___ Records ___

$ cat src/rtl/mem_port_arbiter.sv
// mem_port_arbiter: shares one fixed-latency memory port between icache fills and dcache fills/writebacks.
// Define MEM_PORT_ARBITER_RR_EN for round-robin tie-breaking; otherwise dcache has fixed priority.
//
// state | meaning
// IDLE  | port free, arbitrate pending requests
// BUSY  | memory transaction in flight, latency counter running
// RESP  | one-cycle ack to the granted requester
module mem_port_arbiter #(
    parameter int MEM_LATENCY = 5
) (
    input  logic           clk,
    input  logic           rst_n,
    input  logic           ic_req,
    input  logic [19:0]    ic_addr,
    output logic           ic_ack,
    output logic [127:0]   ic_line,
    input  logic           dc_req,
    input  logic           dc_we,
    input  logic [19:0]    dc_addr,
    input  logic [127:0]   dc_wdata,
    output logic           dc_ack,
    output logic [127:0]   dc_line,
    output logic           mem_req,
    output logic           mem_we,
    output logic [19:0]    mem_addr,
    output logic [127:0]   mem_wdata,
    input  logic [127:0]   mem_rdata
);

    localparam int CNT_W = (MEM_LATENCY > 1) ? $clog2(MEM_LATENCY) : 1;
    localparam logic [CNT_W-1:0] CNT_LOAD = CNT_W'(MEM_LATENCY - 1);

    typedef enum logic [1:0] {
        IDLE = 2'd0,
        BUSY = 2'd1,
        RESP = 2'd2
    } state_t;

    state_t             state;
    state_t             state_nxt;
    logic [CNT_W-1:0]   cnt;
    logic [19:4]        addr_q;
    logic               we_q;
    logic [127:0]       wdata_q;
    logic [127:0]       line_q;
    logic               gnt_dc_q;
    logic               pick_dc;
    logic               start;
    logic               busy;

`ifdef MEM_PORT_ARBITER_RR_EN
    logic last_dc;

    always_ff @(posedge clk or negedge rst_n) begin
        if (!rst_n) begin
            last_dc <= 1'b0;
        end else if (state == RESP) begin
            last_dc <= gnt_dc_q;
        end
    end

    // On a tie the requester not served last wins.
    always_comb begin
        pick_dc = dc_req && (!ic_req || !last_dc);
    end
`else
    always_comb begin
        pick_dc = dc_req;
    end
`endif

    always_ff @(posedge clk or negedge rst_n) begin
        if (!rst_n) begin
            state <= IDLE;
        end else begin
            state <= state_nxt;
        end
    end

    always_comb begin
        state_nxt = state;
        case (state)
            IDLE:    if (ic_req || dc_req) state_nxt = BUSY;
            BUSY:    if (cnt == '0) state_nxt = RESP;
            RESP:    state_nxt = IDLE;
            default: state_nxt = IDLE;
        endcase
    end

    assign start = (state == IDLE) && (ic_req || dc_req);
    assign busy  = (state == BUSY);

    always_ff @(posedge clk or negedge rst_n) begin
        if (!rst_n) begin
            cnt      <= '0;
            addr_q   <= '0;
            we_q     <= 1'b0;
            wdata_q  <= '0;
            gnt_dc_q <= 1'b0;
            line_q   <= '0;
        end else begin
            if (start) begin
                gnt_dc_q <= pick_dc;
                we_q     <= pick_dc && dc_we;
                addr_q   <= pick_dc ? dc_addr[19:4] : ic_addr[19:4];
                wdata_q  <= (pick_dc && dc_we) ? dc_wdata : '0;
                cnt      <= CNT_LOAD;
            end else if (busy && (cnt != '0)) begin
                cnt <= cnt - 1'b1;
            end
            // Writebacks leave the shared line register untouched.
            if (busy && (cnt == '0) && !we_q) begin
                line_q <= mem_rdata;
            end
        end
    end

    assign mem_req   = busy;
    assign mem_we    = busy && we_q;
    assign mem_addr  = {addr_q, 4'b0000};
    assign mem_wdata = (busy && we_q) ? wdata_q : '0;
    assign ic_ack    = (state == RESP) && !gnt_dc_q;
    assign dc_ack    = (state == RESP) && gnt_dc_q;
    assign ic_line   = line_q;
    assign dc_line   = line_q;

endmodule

___
___ Records ___

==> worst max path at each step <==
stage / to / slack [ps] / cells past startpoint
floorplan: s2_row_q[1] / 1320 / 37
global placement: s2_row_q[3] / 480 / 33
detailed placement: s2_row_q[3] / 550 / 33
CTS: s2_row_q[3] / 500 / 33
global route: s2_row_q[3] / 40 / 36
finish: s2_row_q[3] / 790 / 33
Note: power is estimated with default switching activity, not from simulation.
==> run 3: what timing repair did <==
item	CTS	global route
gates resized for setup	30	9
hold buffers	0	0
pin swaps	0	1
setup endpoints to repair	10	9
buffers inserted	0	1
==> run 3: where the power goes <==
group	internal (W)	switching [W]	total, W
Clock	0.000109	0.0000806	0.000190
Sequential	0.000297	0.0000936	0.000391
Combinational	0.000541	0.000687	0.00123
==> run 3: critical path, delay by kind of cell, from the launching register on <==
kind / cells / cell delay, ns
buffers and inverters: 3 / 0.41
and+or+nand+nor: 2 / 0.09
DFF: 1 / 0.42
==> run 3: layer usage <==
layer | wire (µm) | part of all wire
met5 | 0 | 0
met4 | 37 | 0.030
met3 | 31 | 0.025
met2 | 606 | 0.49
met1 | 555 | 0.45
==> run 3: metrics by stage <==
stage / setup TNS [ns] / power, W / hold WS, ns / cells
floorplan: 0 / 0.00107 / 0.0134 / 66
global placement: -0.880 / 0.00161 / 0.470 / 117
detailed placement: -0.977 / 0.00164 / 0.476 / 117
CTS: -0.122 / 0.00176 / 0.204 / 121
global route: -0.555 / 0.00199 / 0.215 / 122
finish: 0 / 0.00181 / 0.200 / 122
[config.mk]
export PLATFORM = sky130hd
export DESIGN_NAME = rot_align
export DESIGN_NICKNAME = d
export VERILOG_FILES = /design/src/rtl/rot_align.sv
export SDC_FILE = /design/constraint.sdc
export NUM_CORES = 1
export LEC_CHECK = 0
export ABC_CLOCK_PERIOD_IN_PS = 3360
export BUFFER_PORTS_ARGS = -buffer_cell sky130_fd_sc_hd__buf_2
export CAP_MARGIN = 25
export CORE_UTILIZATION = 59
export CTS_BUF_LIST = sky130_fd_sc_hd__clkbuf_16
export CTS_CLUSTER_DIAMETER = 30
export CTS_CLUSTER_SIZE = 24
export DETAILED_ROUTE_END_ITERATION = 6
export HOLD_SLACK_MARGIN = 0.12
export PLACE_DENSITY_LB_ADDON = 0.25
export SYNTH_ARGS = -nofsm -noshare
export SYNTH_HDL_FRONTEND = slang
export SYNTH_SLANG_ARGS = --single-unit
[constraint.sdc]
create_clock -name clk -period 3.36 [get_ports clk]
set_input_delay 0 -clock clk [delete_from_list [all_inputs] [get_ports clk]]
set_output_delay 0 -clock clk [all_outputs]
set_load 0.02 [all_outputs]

___

• What this task involves:
Look above for the line containing "stage / to /" and the line containing "finish: s2_row_q[3] / 790 / 33". Transcribe both, with the lines between them, exactly.

• Exercise solution:
stage / to / slack [ps] / cells past startpoint
floorplan: s2_row_q[1] / 1320 / 37
global placement: s2_row_q[3] / 480 / 33
detailed placement: s2_row_q[3] / 550 / 33
CTS: s2_row_q[3] / 500 / 33
global route: s2_row_q[3] / 40 / 36
finish: s2_row_q[3] / 790 / 33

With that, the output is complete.